AUTH failed: Cookie is invalid

Hela · May 22, 2025, 9:45am

Hello HedgeDoc Community!

First of all, I read the other topics that share a similar problem but their solutions didn’t help me at all.

My version of HedgeDoc is: 1.10.3

I am deploying HedgeDoc on OKD (openshift community distribution) using Helm with Nginx as a reverse proxy. I got the first page as expected but when i click on the “new guest note” button, the page keeps on loading with no result. When i inspect the page in firefox navigator “AUTH failed: Cookie is invalid” as it’s shown below:

I also inspected the network section that shows the cookie in the request header but not in the response (I think this proves that the cookie is not set in the browser).
When i checked the cookies on the naviagtor i didn’t find one named connect.sid which is supposed to be the default sessionName ( i don’t know if this has to do something with my actual problem).
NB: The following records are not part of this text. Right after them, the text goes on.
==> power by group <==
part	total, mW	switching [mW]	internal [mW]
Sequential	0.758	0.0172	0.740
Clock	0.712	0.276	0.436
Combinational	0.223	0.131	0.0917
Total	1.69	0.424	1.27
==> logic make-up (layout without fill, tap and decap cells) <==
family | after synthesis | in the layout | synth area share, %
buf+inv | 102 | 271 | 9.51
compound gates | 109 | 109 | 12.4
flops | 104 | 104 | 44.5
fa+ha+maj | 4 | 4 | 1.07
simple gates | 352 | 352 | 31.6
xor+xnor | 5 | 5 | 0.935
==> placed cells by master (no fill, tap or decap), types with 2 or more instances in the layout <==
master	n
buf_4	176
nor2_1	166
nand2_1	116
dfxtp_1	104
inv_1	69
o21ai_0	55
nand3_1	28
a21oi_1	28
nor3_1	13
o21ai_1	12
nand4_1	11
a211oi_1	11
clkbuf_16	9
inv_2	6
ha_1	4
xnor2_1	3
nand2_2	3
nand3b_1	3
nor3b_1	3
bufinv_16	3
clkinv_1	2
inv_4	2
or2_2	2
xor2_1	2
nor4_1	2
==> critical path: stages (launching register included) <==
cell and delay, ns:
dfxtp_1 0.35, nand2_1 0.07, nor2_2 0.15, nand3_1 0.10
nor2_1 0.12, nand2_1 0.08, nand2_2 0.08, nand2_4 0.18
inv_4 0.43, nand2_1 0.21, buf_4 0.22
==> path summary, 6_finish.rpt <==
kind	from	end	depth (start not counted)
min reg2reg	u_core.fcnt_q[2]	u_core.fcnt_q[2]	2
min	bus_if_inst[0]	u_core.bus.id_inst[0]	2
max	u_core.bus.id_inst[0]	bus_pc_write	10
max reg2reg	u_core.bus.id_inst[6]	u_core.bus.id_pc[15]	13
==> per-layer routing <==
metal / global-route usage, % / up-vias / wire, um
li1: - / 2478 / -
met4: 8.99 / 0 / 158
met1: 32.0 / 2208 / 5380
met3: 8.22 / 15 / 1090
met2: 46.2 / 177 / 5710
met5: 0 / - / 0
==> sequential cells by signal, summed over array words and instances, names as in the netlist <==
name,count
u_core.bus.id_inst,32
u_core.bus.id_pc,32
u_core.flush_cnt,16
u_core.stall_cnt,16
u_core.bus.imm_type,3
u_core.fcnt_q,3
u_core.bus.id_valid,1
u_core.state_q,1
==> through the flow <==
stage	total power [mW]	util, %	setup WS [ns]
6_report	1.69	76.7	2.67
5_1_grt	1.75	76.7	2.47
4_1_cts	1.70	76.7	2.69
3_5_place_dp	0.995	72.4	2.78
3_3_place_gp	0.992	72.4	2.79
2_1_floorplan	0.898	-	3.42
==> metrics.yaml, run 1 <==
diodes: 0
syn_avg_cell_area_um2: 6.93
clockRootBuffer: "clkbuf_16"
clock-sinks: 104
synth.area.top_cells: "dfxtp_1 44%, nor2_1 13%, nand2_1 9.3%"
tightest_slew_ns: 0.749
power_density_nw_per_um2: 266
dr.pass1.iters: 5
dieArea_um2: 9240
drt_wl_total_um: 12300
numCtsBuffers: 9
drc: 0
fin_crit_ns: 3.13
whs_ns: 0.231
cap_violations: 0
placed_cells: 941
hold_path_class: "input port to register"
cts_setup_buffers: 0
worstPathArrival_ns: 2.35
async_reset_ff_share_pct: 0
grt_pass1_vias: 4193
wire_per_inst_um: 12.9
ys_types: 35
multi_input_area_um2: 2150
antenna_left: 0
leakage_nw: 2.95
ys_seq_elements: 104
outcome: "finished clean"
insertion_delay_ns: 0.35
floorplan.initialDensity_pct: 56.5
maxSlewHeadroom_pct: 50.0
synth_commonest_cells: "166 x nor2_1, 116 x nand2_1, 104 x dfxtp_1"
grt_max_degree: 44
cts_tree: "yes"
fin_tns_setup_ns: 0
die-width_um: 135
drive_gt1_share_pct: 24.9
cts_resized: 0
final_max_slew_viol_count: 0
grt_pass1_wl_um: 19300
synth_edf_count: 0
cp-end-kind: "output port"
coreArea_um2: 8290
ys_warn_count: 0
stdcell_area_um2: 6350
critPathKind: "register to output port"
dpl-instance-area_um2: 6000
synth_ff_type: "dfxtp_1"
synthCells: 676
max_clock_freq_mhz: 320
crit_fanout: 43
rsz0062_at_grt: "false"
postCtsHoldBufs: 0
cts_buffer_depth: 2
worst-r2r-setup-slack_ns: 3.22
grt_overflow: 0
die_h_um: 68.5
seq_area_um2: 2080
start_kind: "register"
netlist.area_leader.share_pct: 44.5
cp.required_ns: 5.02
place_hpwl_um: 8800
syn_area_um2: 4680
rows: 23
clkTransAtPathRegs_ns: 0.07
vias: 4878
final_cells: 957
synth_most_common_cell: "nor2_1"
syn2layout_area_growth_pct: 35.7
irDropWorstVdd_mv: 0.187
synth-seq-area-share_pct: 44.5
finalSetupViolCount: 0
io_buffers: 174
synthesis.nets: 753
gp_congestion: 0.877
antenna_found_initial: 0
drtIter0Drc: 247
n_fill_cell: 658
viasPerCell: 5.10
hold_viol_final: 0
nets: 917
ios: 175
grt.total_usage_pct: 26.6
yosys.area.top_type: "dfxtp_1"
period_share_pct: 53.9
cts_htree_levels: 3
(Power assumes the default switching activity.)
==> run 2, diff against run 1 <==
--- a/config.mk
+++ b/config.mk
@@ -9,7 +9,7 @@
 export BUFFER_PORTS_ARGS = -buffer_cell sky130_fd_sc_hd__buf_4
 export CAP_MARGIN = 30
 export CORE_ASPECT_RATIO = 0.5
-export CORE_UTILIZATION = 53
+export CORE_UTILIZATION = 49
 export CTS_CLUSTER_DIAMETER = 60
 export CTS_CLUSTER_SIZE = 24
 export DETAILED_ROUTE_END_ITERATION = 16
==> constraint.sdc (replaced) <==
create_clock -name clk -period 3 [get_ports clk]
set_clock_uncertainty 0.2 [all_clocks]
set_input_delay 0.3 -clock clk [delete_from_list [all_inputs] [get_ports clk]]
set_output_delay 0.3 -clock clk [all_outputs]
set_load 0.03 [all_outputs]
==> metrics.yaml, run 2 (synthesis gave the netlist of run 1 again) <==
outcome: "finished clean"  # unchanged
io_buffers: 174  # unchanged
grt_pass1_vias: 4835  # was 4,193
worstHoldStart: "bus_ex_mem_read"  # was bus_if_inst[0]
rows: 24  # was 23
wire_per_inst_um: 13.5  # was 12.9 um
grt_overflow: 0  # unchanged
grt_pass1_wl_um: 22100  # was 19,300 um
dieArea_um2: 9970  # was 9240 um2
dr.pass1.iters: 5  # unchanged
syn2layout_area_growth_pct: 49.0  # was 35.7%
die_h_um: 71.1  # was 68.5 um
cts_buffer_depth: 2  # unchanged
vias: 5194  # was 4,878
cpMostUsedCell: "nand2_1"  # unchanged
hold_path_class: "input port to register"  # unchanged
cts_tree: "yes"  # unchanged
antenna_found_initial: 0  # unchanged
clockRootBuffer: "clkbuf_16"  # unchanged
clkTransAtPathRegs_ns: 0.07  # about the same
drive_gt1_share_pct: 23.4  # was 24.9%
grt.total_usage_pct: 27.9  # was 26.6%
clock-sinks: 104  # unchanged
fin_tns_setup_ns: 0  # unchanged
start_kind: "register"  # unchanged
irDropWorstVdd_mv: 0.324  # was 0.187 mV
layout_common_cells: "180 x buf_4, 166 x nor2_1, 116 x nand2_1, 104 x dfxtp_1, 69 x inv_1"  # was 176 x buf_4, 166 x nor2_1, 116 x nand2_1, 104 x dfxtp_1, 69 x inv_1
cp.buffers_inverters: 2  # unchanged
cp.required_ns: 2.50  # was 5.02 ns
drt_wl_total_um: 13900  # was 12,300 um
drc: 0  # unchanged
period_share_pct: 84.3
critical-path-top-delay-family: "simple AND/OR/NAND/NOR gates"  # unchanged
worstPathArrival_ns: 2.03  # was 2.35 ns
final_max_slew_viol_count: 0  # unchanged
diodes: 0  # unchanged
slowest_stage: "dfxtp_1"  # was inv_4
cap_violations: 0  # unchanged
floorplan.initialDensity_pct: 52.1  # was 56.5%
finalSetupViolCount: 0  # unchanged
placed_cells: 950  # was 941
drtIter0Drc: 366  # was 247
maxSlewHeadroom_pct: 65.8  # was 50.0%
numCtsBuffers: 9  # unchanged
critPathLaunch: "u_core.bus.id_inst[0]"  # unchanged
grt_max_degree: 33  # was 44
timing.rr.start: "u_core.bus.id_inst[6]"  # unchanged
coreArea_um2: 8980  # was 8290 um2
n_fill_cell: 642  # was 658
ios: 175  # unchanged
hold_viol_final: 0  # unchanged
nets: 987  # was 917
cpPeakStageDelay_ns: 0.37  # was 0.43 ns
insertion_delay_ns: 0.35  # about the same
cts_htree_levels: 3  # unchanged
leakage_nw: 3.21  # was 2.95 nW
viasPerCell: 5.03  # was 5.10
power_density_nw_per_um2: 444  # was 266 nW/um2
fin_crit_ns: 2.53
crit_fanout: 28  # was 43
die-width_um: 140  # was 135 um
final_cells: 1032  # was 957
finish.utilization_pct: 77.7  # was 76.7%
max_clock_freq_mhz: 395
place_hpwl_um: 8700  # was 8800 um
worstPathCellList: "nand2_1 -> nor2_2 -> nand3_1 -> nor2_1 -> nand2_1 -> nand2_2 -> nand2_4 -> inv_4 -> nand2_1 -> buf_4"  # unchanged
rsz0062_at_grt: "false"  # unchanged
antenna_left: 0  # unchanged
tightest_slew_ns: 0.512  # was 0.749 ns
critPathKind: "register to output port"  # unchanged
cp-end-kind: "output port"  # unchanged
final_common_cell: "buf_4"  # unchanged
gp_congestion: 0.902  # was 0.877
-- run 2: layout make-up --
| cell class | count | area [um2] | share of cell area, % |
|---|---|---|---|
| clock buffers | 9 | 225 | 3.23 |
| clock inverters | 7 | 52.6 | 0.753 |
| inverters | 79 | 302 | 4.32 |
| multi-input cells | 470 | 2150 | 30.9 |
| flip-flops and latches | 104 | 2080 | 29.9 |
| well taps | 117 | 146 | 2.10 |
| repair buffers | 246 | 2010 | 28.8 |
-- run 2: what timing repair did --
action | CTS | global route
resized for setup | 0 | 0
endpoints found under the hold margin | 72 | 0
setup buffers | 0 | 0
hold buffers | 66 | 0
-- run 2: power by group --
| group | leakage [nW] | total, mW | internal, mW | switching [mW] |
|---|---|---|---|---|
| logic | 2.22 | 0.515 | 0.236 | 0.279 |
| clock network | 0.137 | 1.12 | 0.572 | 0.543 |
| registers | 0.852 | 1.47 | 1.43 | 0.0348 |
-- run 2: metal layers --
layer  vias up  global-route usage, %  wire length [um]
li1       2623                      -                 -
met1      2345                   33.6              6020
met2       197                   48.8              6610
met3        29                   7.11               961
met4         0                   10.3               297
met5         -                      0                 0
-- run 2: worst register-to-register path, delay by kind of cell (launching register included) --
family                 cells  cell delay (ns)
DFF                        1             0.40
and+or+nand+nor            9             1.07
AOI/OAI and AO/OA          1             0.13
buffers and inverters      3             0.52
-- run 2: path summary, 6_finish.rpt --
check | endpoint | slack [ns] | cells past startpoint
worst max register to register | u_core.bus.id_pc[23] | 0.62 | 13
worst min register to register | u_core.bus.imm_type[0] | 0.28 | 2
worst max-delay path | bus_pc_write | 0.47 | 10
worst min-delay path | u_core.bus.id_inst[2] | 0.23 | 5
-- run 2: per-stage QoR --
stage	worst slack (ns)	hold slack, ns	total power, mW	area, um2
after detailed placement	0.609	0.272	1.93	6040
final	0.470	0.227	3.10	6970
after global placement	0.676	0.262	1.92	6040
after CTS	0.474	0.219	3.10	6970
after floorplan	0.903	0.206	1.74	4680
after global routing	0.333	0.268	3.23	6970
I followed the official doc to configure hedgedoc and nginx. Here’re the variables/values described in my values.yaml:

  config:
    files: 
      - mountPath: /config.json
        contents: |
         { 
            "csp": {
              "enable": true,
              "directives": {
              },
              "upgradeInsecureRequests": "auto",
              "addDefaults": true,
              "addDisqus": true
            }
         }
    env:
        CMD_CONFIG_FILE: '/config.json'
        CMD_DOMAIN: 'hedgedoc.fr'
        CMD_URL_ADDPORT: 'false'
        CMD_PORT: '9000'
        CMD_DB_DIALECT: 'mariadb'
        CMD_DB_USERNAME: 'hedgedoc_preprod’
        CMD_DB_PORT: ’3306
        CMD_DB_HOST: ‘test.fr'
        CMD_DB_DATABASE: 'hedgedoc_preprod’
        CMD_DB_PASSWORD: ''
        CMD_CSP_ENABLE: 'true'
        CMD_PROTOCOL_USESSL: 'true'
        CMD_USESSL: 'false'
        CMD_LOGLEVEL: 'debug'
        CMD_ALLOW_ORIGIN: '["*"]'
        debug: 'true'
        CMD_TRUST_PROXY: 'true'
        CMD_ALLOW_ANONYMOUS: 'true'
        CMD_ALLOW_ANONYMOUS_EDITS: 'true'
      

nginx:
  enabled: true
  initWithIndex: false
  config:
    templates:
      default.conf.template: |
        map $http_upgrade $connection_upgrade {
        default upgrade;
        ''      close;
        }
        
       "$http_user_agent"';
        server {
          listen      80;
          server_name hedgedoc.apps.fr;
        

          location / {
                  proxy_pass http://hedgedoc:9001;
                  proxy_set_header Host $host;
                  proxy_set_header X-Real-IP $remote_addr;
                  proxy_set_header X-Forwarded-For $proxy_add_x_forwarded_for;
                  proxy_set_header X-Forwarded-Proto $scheme;
          }
  
          location /socket.io/ {
                  proxy_pass http://hedgedoc-php:9001;
                  proxy_set_header Host $host;
                  proxy_set_header X-Real-IP $remote_addr;
                  proxy_set_header X-Forwarded-For $proxy_add_x_forwarded_for;
                  proxy_set_header X-Forwarded-Proto $scheme;
                  proxy_set_header Upgrade $http_upgrade;
                  proxy_set_header Connection $connection_upgrade;
          }
         }

Then to deploy HedgeDoc using the values above, i use this command and i add the passwords.secrets that are saved in gitlab CI/CD variables:

helm upgrade --install hedgedoc helm-hedge -f values.yaml --set "imagePullSecrets.gitlab.password=$HEDGEDOC_GIT_PASS" --set "imagePullSecrets.gitlab-registry.password=$HEDGEDOC_GIT_PASS" --set "config.env.CMD_DB_PASSWORD=$CMD_DB_PASSWORD" --set "config.env.CMD_SESSION_SECRET=$CMD_SESSION_SECRET"

PS: to generate the CMD_SESSION_SECRET which is the cookie session secret, i used this command:

openssl rand -hex 32

I know that there’s a variable that’s missing or misconfigured so please help me to figure this out and thank you in advance.